DOI: 10.17586/2226-1494-2016-16-3-387-401


D. V. Ivanko , I. S. Kipyatkova, A. L. Ronzhin, A. A. Karpov

Read the full article 
Article in Russian

For citation: Ivanko D.V., Kipyatkova I.S., Ronzhin A.L., Karpov A.A. Analysis of multimodal fusion techniques for audio-visual speech recognition. Scientific and Technical Journal of Information Technologies, Mechanics and Optics, 2016, vol. 16, no. 3, pp. 387–401. doi: 10.17586/2226-1494-2016-16-3-387-401


The paper deals with analytical review, covering the latest achievements in the field of audio-visual (AV) fusion (integration) of multimodal information. We discuss the main challenges and report on approaches to address them.

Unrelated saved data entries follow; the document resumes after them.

`src/phrf_pkg.sv`:
```
package phrf_pkg;
  // register map, word index on the plain register port
  localparam logic [3:0] REG_CTRL   = 4'h0;
  localparam logic [3:0] REG_SLOPE  = 4'h1;
  localparam logic [3:0] REG_TRANS  = 4'h2;
  localparam logic [3:0] REG_RESP   = 4'h3;
  localparam logic [3:0] REG_CLEAR  = 4'h4;
  localparam logic [3:0] REG_LOWLIM = 4'h5;
  localparam logic [3:0] REG_STATUS = 4'h6;
  localparam logic [3:0] REG_TEMP   = 4'h7;
  localparam logic [3:0] REG_PEAK0  = 4'h8;
  localparam logic [3:0] REG_PEAK1  = 4'h9;

  // settings in thousandths, low limit in tenths of a degree
  localparam logic [15:0] SLOPE_MIN   = 16'h0320;
  localparam logic [15:0] SLOPE_MAX   = 16'h04B0;
  localparam logic [15:0] SLOPE_RST   = 16'h03E8;
  localparam logic [15:0] TRANS_MIN   = 16'h0032;
  localparam logic [15:0] TRANS_MAX   = 16'h03E8;
  localparam logic [15:0] TRANS_RST   = 16'h03E8;
  localparam logic [31:0] SCALE_MILLI = 32'h0000_03E8;
  localparam logic [15:0] LOWLIM_RST  = 16'h0000;

  // response time selector
  localparam logic [2:0] RESP_MIN  = 3'h0;
  localparam logic [2:0] RESP_10MS = 3'h1;
  localparam logic [2:0] RESP_10S  = 3'h6;

  // peak clear selector
  localparam logic [3:0] CLR_OFF    = 4'h0;
  localparam logic [3:0] CLR_IVL_LO = 4'h1;
  localparam logic [3:0] CLR_IVL_HI = 4'h6;
  localparam logic [3:0] CLR_EXTERN = 4'h7;
  localparam logic [3:0] CLR_AUTO   = 4'h8;
  localparam logic [3:0] CLR_HOLD   = 4'h9;

  // sample period
  localparam int SAMPLE_PERIOD_NS = 10_000_000;
  localparam int CLK_PERIOD_NS    = 10;
  localparam int SAMPLE_CYCLES    = SAMPLE_PERIOD_NS / CLK_PERIOD_NS;
  localparam int SAMPLE_CNT_W     = 20;

  // auto clear margin, temperature in tenths of a degree
  localparam logic [16:0] AUTO_MIN_RISE = 17'h00014;
  localparam logic [16:0] AUTO_PCT_DIV  = 17'h00064;
  localparam int          FRAC_W        = 8;

  // smoothing shift per response setting, 90 % near the chosen time
  function automatic logic [3:0] resp_shift(input logic [2:0] sel);
    case (sel)
      3'h2:    resp_shift = 4'h1;
      3'h3:    resp_shift = 4'h3;
      3'h4:    resp_shift = 4'h5;
      3'h5:    resp_shift = 4'h7;
      3'h6:    resp_shift = 4'h9;
      default: resp_shift = 4'h0;
    endcase
  endfunction

  // clear interval in sample periods
  function automatic logic [11:0] ivl_ticks(input logic [3:0] sel);
    case (sel)
      4'h2:    ivl_ticks = 12'h005;
      4'h3:    ivl_ticks = 12'h019;
      4'h4:    ivl_ticks = 12'h064;
      4'h5:    ivl_ticks = 12'h1F4;
      4'h6:    ivl_ticks = 12'h9C4;
      default: ivl_ticks = 12'h001;
    endcase
  endfunction
endpackage

```
`src/phrf_div_if.sv`:
```
`timescale 1ns/100ps
interface phrf_div_if;
  logic        req;
  logic [31:0] num;
  logic [15:0] den;
  logic        busy;
  logic        done;
  logic [15:0] quo;
  modport ctrl (output req, num, den, input busy, done, quo);
  modport unit (input req, num, den, output busy, done, quo);
endinterface

```
`src/phrf_sync.sv`:
```
`timescale 1ns/100ps
module phrf_sync (
  // clock and reset
  input  wire logic i_clk,
  input  wire logic i_arst_n,
  // pin and filtered level
  input  wire logic i_async,
  output logic      o_level
);
  logic ff1;
  logic ff2;
  logic ff3;

  always_ff @(posedge i_clk or negedge i_arst_n) begin
    if (!i_arst_n) begin
      ff1 <= 1'b0;
      ff2 <= 1'b0;
      ff3 <= 1'b0;
    end else begin
      ff1 <= i_async;
      ff2 <= ff1;
      ff3 <= ff2;
    end
  end

  // change accepted once stages two and three agree
  always_ff @(posedge i_clk or negedge i_arst_n) begin
    if (!i_arst_n) begin
      o_level <= 1'b0;
    end else if (ff2 == ff3) begin
      o_level <= ff3;
    end
  end
endmodule

```
`src/phrf_div.sv`:
```
`timescale 1ns/100ps
module phrf_div
  import phrf_pkg::*;
(
  // clock and reset
  input  wire logic i_clk,
  input  wire logic i_arst_n,
  // request and result
  phrf_div_if.unit  div
);
  typedef enum logic [2:0] {
    S_IDLE = 3'b001,
    S_RUN  = 3'b010,
    S_DONE = 3'b100
  } phrf_div_state_t;

  phrf_div_state_t state;
  logic [16:0]     rem;
  logic [31:0]     q;
  logic [15:0]     den;
  logic [5:0]      cnt;
  logic [16:0]     sh;

  assign sh = {rem[15:0], q[31]};

  always_ff @(posedge i_clk or negedge i_arst_n) begin
    if (!i_arst_n) begin
      state <= S_IDLE;
      rem   <= 17'h00000;
      q     <= 32'h0000_0000;
      den   <= 16'h0001;
      cnt   <= 6'h00;
    end else begin
      unique case (state)
        S_IDLE: begin
          if (div.req) begin
            state <= S_RUN;
            rem   <= 17'h00000;
            q     <= div.num;
            den   <= div.den;
            cnt   <= 6'h00;
          end
        end
        S_RUN: begin
          // restoring step, one quotient bit per cycle
          if (sh >= {1'b0, den}) begin
            rem <= sh - {1'b0, den};
            q   <= {q[30:0], 1'b1};
          end else begin
            rem <= sh;
            q   <= {q[30:0], 1'b0};
          end
          cnt <= cnt + 6'h01;
          if (cnt == 6'h1F) begin
            state <= S_DONE;
          end
        end
        S_DONE: begin
          state <= S_IDLE;
        end
      endcase
    end
  end

  assign div.busy = (state != S_IDLE);
  assign div.done = (state == S_DONE);
  // saturate a quotient beyond 16 bits
  assign div.quo  = (q[31:16] != 16'h0000) ? 16'hFFFF : q[15:0];
endmodule

```
`src/phrf_top.sv`:
```
// Contract
// - two-colour mode takes slope 0.800 to 1.200 in thousandths, corrects ratio
// - slope is first over second emissivity; ratio divided by it first
// - one-colour mode takes transmittance 5 % to 100 % in thousandths
// - new measurement and output refresh every 10 ms, any response setting
// - step rise reaches 90 % after the selected response time
// - response choices: min, 0.01, 0.05, 0.25, 1, 3, 10 s
// - min choice: time constant under 2 ms, faster adaption at low signal; code smooths with shift 1 at low signal, shift 0 otherwise
// - clear choices: off, six intervals, extern, auto, hold
// - peak storage on for every clear choice except off and hold
// - enabled storage keeps and shows highest value since last clear
// - single storage: one contact pulse clears, then new maximum builds
// - auto clearing uses a single store
// - any timed interval uses two peak stores
// - each interval expiry clears one store alternately, other one shown
// - peak taken of the smoothed signal, not of raw samples
// - auto clears when temperature passes low limit by 1 % or 2 degrees
`timescale 1ns/100ps
module phrf_top
  import phrf_pkg::*;
#(
  parameter int SAMPLE_CYC = SAMPLE_CYCLES
) (
  // clock and reset
  input  wire logic        i_clk,
  input  wire logic        i_arst_n,
  // register port
  input  wire logic [3:0]  i_addr,
  input  wire logic [15:0] i_wdata,
  input  wire logic        i_wr,
  input  wire logic        i_rd,
  output logic      [15:0] o_rdata,
  // raw intensity ratio or intensity in
  input  wire logic [15:0] i_raw,
  input  wire logic        i_raw_valid,
  output logic             o_raw_ready,
  // corrected value out
  output logic      [15:0] o_corr,
  output logic             o_corr_valid,
  // temperature stream, tenths of a degree
  input  wire logic [15:0] i_temp,
  input  wire logic        i_low_signal,
  output logic             o_sample_req,
  output logic      [15:0] o_temp,
  output logic             o_temp_valid,
  output logic             o_peak_active,
  // relay contact pin
  input  wire logic        i_contact_closed
);
  phrf_div_if div ();

  logic        one_colour;
  logic [15:0] slope;
  logic [15:0] trans;
  logic [2:0]  resp_sel;
  logic [3:0]  clr_sel;
  logic [15:0] low_lim;
  logic        wr_reject;
  logic        contact;
  logic        contact_q;
  logic        contact_edge;
  logic [SAMPLE_CNT_W-1:0] tick_cnt;
  logic        tick;
  logic        tick_d;
  logic        tick_dd;
  logic [23:0] acc;
  logic [15:0] filt;
  logic [15:0] peak0;
  logic [15:0] peak1;
  logic        show_sel;
  logic [11:0] ivl_cnt;
  logic        ivl_exp;
  logic        armed;
  logic        auto_clr;
  logic [16:0] auto_thr;
  logic [16:0] pct;
  logic        is_ivl;
  logic [15:0] next_temp;

  phrf_sync u_sync (
    .i_clk    (i_clk),
    .i_arst_n (i_arst_n),
    .i_async  (i_contact_closed),
    .o_level  (contact)
  );

  phrf_div u_div (
    .i_clk    (i_clk),
    .i_arst_n (i_arst_n),
    .div      (div.unit)
  );

  // register writes with range check
  always_ff @(posedge i_clk or negedge i_arst_n) begin
    if (!i_arst_n) begin
      one_colour <= 1'b0;
      slope      <= SLOPE_RST;
      trans      <= TRANS_RST;
      resp_sel   <= RESP_MIN;
      clr_sel    <= CLR_OFF;
      low_lim    <= LOWLIM_RST;
      wr_reject  <= 1'b0;
    end else if (i_wr) begin
      wr_reject <= 1'b0;
      unique case (i_addr)
        REG_CTRL: begin
          one_colour <= i_wdata[0];
        end
        REG_SLOPE: begin
          if (i_wdata >= SLOPE_MIN && i_wdata <= SLOPE_MAX) begin
            slope <= i_wdata;
          end else begin
            wr_reject <= 1'b1;
          end
        end
        REG_TRANS: begin
          if (i_wdata >= TRANS_MIN && i_wdata <= TRANS_MAX) begin
            trans <= i_wdata;
          end else begin
            wr_reject <= 1'b1;
          end
        end
        REG_RESP: begin
          if (i_wdata <= {13'h0000, RESP_10S}) begin
            resp_sel <= i_wdata[2:0];
          end else begin
            wr_reject <= 1'b1;
          end
        end
        REG_CLEAR: begin
          if (i_wdata <= {12'h000, CLR_HOLD}) begin
            clr_sel <= i_wdata[3:0];
          end else begin
            wr_reject <= 1'b1;
          end
        end
        REG_LOWLIM: begin
          low_lim <= i_wdata;
        end
        default: begin
          wr_reject <= 1'b0;
        end
      endcase
    end
  end

  // register reads, data one cycle later
  always_ff @(posedge i_clk or negedge i_arst_n) begin
    if (!i_arst_n) begin
      o_rdata <= 16'h0000;
    end else if (i_rd) begin
      unique case (i_addr)
        REG_CTRL:   o_rdata <= {15'h0000, one_colour};
        REG_SLOPE:  o_rdata <= slope;
        REG_TRANS:  o_rdata <= trans;
        REG_RESP:   o_rdata <= {13'h0000, resp_sel};
        REG_CLEAR:  o_rdata <= {12'h000, clr_sel};
        REG_LOWLIM: o_rdata <= low_lim;
        REG_STATUS: o_rdata <= {12'h000, show_sel, o_peak_active,
                                contact, wr_reject};
        REG_TEMP:   o_rdata <= o_temp;
        REG_PEAK0:  o_rdata <= peak0;
        REG_PEAK1:  o_rdata <= peak1;
        default:    o_rdata <= 16'h0000;
      endcase
    end else begin
      o_rdata <= 16'h0000;
    end
  end

  // ratio over slope, or intensity over transmittance
  assign div.req = i_raw_valid && o_raw_ready;
  assign div.num = {16'h0000, i_raw} * SCALE_MILLI;
  assign div.den = one_colour ? trans : slope;

  always_ff @(posedge i_clk or negedge i_arst_n) begin
    if (!i_arst_n) begin
      o_corr       <= 16'h0000;
      o_corr_valid <= 1'b0;
      o_raw_ready  <= 1'b0;
    end else begin
      o_corr_valid <= div.done;
      o_raw_ready  <= !div.busy && !(i_raw_valid && o_raw_ready);
      if (div.done) begin
        o_corr <= div.quo;
      end
    end
  end

  // sample tick every 10 ms
  always_ff @(posedge i_clk or negedge i_arst_n) begin
    if (!i_arst_n) begin
      tick_cnt <= '0;
      tick     <= 1'b0;
    end else begin
      tick <= 1'b0;
      if (tick_cnt == SAMPLE_CNT_W'(SAMPLE_CYC - 1)) begin
        tick_cnt <= '0;
        tick     <= 1'b1;
      end else begin
        tick_cnt <= tick_cnt + 1'b1;
      end
    end
  end

  // first-order smoothing, run on every sample tick
  logic [3:0]         shift;
  logic signed [24:0] diff;
  assign shift = (resp_sel == RESP_MIN && i_low_signal) ? 4'h1
                 : resp_shift(resp_sel);
  assign diff  = $signed({1'b0, i_temp, 8'h00}) - $signed({1'b0, acc});

  always_ff @(posedge i_clk or negedge i_arst_n) begin
    if (!i_arst_n) begin
      acc <= 24'h000000;
    end else if (tick) begin
      if (shift == 4'h0) begin
        acc <= {i_temp, 8'h00};
      end else begin
        acc <= acc + 24'(diff >>> shift);
      end
    end
  end
  assign filt = acc[23:FRAC_W];

  // contact edge
  always_ff @(posedge i_clk or negedge i_arst_n) begin
    if (!i_arst_n) begin
      contact_q <= 1'b0;
      tick_d    <= 1'b0;
      tick_dd   <= 1'b0;
    end else begin
      contact_q <= contact;
      tick_d    <= tick;
      tick_dd   <= tick_d;
    end
  end
  assign contact_edge = contact && !contact_q;

  // interval timing in sample periods
  assign is_ivl  = (clr_sel >= CLR_IVL_LO) && (clr_sel <= CLR_IVL_HI);
  assign ivl_exp = tick_d && (ivl_cnt >= ivl_ticks(clr_sel) - 12'h001);

  always_ff @(posedge i_clk or negedge i_arst_n) begin
    if (!i_arst_n) begin
      ivl_cnt <= 12'h000;
    end else if (!is_ivl || ivl_exp) begin
      ivl_cnt <= 12'h000;
    end else if (tick_d) begin
      ivl_cnt <= ivl_cnt + 12'h001;
    end
  end

  // auto clear on positive pass of low limit plus margin
  assign pct      = {1'b0, low_lim} / AUTO_PCT_DIV;
  assign auto_thr = {1'b0, low_lim}
                    + ((pct > AUTO_MIN_RISE) ? pct : AUTO_MIN_RISE);
  assign auto_clr = tick_d && armed && ({1'b0, filt} > auto_thr);

  always_ff @(posedge i_clk or negedge i_arst_n) begin
    if (!i_arst_n) begin
      armed <= 1'b0;
    end else if (tick_d) begin
      if (filt <= low_lim) begin
        armed <= 1'b1;
      end else if (auto_clr) begin
        armed <= 1'b0;
      end
    end
  end

  // peak stores fed by the smoothed value
  always_ff @(posedge i_clk or negedge i_arst_n) begin
    if (!i_arst_n) begin
      peak0    <= 16'h0000;
      peak1    <= 16'h0000;
      show_sel <= 1'b0;
    end else if (is_ivl) begin
      if (tick_d) begin
        if (ivl_exp && !show_sel) begin
          peak0 <= filt;
        end else if (filt > peak0) begin
          peak0 <= filt;
        end
        if (ivl_exp && show_sel) begin
          peak1 <= filt;
        end else if (filt > peak1) begin
          peak1 <= filt;
        end
        if (ivl_exp) begin
          show_sel <= !show_sel;
        end
      end
    end else if (clr_sel == CLR_EXTERN || clr_sel == CLR_AUTO) begin
      show_sel <= 1'b1;
      peak1    <= 16'h0000;
      if (clr_sel == CLR_EXTERN && contact_edge) begin
        peak0 <= 16'h0000;
      end else if (auto_clr) begin
        peak0 <= filt;
      end else if (tick_d && filt > peak0) begin
        peak0 <= filt;
      end
    end else begin
      peak0    <= filt;
      peak1    <= filt;
      show_sel <= 1'b0;
    end
  end

  // shown value per clear setting
  always_comb begin
    unique case (1'b1)
      is_ivl:                 next_temp = show_sel ? peak1 : peak0;
      clr_sel == CLR_EXTERN,
      clr_sel == CLR_AUTO:    next_temp = peak0;
      clr_sel == CLR_HOLD:    next_temp = contact ? o_temp : filt;
      default:                next_temp = filt;
    endcase
  end

  always_ff @(posedge i_clk or negedge i_arst_n) begin
    if (!i_arst_n) begin
      o_temp        <= 16'h0000;
      o_temp_valid  <= 1'b0;
      o_sample_req  <= 1'b0;
      o_peak_active <= 1'b0;
    end else begin
      o_sample_req  <= tick;
      o_temp_valid  <= tick_dd;
      o_peak_active <= (clr_sel != CLR_OFF) && (clr_sel != CLR_HOLD);
      // shown once the peak stores hold this sample
      if (tick_dd) begin
        o_temp <= next_temp;
      end
    end
  end
endmodule

```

One of the most important tasks of the AV integration is to understand how the modalities interact and influence each other. The paper addresses this problem in the context of AV speech processing and speech recognition. In the first part of the review we set out the basic principles of AV speech recognition and give the classification of audio and visual features of speech. Special attention is paid to the systematization of the existing techniques and the AV data fusion methods. In the second part we provide a consolidated list of tasks and applications that use the AV fusion based on carried out analysis of research area. We also indicate used methods, techniques, audio and video features. We propose classification of the AV integration, and discuss the advantages and disadvantages of different approaches. We draw conclusions and offer our assessment of the future in the field of AV fusion. In the further research we plan to implement a system of audio-visual Russian continuous speech recognition using advanced methods of multimodal fusion.

Keywords: audio-visual integration, audio-visual speech recognition, multimodal analysis, multimodal fusion, deep learning

Acknowledgements. The research is financially supported by the Russian Foundation for Basic Research (projects No. 15-07-04415-a and 15-07-04322-а) and by the Council for Grants of the President of Russia (projects No. MD-3035.2015.8 and МК-5209.2015.8).